Kirigan didn’t respond. The silence sank between them. Then his phone buzzed. The screen lit up.
Kain.
He extended a hand. “Leave me.”
Maell didn’t argue. He studied him for half a second too long, then slipped from the room.
Kirigan answered, pressing the phone to his ear. “Kain. You have heard—the Pure Breeder has been?—”
“Kesh is gone.”
Kirigan’s breath stilled.
Kain’s voice was taut, clipped. “He’s already in the air. Headed for Rome. He took a jet, shot me a text from over the Atlantic. The Europeans have her. They’re gonna auction her tonight. I called, told him to wait, to let us plan… He said ‘no’, then hung up. Hasn’t picked up since.”
A silence settled. The kind that didn’t hum, didn’t echo—just expanded.
Something unfamiliar tightened in Kirigan's chest.
He hadn’t planned for this.
He’d expected Kesh to be furious, for his instincts to send him into a frenzy. But once the trail turned cold and his hormones had burned out, He would return to his duties.
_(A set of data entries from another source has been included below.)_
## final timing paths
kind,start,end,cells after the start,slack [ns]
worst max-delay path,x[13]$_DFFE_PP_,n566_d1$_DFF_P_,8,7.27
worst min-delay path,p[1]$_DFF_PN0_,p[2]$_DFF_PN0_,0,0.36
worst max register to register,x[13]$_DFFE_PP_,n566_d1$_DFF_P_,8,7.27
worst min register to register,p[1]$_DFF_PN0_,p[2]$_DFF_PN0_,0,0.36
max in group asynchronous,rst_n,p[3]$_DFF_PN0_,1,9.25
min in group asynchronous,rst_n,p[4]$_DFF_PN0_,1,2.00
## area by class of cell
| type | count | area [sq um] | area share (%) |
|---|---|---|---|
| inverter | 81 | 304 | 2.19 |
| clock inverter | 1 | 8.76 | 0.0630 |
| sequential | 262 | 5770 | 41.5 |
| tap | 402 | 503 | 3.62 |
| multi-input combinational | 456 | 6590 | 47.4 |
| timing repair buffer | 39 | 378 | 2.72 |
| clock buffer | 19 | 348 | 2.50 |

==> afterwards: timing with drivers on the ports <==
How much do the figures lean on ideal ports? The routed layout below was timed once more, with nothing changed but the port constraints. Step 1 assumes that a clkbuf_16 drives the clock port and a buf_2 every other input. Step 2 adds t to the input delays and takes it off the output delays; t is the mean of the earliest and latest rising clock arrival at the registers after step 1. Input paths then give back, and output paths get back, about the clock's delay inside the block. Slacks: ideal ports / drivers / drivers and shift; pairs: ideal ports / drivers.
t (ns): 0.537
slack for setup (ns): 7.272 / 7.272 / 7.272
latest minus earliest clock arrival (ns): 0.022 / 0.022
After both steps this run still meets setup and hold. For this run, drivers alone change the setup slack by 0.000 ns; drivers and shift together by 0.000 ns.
The carefully aligned dominoes hadn’t been laid out with this outcome as a possibility. For his son to act as if the Breeder was…
No. It couldn’t be love. That would make the risk incalculable. That would mean… he’d gambled his youngest son’s life in exchange for his eldest’s.
“He’s going to get himself killed,” Kain continued, voice rougher now. “I’m going to get him, before it’s too late. I need you to take over all official duties until I’m back. Tomren will help with all administrative tasks. I’ve already briefed him?—”
“No.” His voice cut through with enough snap to make Kain stop talking. No. No, no, no. The tightness in his chest clenched at his lungs, and something cold crept up from his tailbone. Not one son’s life gambled. Both. “You can’t?—”
“I’m coming with you." It was Selma's voice now, coming from close to Kain. "If you go alone, you’ll die, too, and I’m not about to let that happen. Besides, I owe Kesh for helping me save you last year. So yes, I’m going. You need me, you need my magic, and you need my Stone of Power.” Her voice was bright and razor-sharp, and had a tone of ruthless commitment Kirigan had heard before.
“Selma—” Kain began.
“Enough.” Kirigan barked. “You will both stay where you are. I will retrieve Kesh. Alive. You have my word. Do not follow. Do not abandon your responsibilities here—or your child. I will fix this.”
“Kiri—”
He hung up before Selma could finish her protest.
He would. Fix it. The mistake of not accounting for the true strength of Kesh’s attachment to the Breeder was his.
The dominoes were already falling. But he’d lay down another path—bend the line back, if he had to. He wasn’t about to let either of his sons die for his miscalculation.
47
Georgia
The door shut behind the prince with a soft click. He’d brought her to an opulent suite, with gold and marble on every surface, and a view of the ancient city through the large windows that would have stolen her breath during any other circumstance.
“Come, Breeder. Eat. You will need your strength tonight.” The demon led her by his grip on her arm to an overstuffed sofa, where a platter of food was laid out on the glass-and-marble coffee table in front of it. Piles of sliced meat, bowls of olives, loaves of honey-smeared bread. None of it did anything but turn her stomach.
“I’m not hungry.”
“Unfortunate that you will still need to eat,” he said, with no inflection of regret. “Sit.”
She considered refusing. Her eyes slid from the platter of food to the prince, who was simply watching her—waiting for the rebellion.